National Theatre Live is an initiative operated by the Royal National Theatre in London, which broadcasts live via satellite, performances of their productions (and from other theatres) to cinemas and arts centres around the world.

About
I grew up in Manchester in the 60s. If I had been able to see Olivier's National Theatre at my local cinema, I would have gone all of the time.
— Nicholas Hytner, director of the Royal National Theatre.

The programme began its pilot season in June 2009 with a production of Phèdre, starring Helen Mirren, which screened live in 70 cinemas across the UK. Two hundred more venues eventually showed the production internationally, resulting in a combined audience of around 50,000 people for this one performance. The second production, All's Well That Ends Well, showed at a total of around 300 screens, and today, the number of venues that show NT Live productions has grown to around 700.
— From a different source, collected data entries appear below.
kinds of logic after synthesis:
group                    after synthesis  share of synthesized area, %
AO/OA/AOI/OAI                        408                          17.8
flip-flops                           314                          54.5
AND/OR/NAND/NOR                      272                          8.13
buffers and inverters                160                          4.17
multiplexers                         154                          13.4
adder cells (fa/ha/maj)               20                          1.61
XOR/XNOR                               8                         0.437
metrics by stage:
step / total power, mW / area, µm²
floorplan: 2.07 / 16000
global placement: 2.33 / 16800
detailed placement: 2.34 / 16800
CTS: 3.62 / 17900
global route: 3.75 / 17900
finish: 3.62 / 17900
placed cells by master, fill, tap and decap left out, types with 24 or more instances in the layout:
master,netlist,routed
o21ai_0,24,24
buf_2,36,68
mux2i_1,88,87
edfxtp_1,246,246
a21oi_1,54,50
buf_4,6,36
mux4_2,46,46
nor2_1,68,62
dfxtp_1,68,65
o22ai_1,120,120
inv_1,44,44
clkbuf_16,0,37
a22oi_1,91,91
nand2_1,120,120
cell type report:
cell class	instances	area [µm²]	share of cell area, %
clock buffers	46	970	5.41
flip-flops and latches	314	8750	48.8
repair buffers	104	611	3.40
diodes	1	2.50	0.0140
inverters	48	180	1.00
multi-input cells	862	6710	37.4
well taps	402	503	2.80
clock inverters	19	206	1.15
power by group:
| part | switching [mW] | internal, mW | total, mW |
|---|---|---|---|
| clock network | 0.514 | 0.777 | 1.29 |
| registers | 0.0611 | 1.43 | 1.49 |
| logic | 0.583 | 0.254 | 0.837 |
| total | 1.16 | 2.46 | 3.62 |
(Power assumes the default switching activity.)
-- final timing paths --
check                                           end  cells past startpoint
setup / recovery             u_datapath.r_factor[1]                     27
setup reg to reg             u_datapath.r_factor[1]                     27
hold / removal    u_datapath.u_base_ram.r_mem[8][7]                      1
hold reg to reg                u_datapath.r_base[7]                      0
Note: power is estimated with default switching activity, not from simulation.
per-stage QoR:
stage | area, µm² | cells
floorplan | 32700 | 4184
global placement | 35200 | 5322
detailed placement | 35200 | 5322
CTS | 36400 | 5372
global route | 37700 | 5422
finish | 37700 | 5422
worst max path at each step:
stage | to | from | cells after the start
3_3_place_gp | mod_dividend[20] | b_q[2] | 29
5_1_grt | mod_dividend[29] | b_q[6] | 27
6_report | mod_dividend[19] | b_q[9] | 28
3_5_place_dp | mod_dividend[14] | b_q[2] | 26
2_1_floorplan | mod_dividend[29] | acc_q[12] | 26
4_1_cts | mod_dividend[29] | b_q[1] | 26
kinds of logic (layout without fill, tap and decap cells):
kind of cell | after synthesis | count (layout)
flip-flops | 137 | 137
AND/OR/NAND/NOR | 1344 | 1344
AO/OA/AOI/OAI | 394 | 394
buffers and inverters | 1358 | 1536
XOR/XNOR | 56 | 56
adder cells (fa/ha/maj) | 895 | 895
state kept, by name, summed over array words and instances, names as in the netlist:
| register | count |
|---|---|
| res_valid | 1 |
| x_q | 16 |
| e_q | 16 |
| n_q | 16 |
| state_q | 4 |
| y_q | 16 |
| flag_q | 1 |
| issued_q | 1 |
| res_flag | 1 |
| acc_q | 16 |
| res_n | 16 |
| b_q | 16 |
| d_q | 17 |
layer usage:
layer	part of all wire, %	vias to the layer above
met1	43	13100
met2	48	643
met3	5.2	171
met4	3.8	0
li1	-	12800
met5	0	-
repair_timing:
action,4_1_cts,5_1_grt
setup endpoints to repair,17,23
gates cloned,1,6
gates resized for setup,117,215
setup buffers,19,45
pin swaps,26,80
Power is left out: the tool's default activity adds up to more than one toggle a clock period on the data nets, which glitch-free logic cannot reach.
With the exception of a Saturday matinee for Nation, a Monday evening showing for London Assurance, and a Tuesday evening showing for A Streetcar Named Desire, all National Theatre Live productions have been broadcast on a Thursday evening, to avoid conflicting with cinemas' weekend schedules. Most venues screen the productions live as they are broadcast, but because of the time differences in South Africa, Australia, New Zealand, and the United States venues in those countries show the recorded production some days later. Many venues also offer repeat screenings of popular productions which they term 'Encores'.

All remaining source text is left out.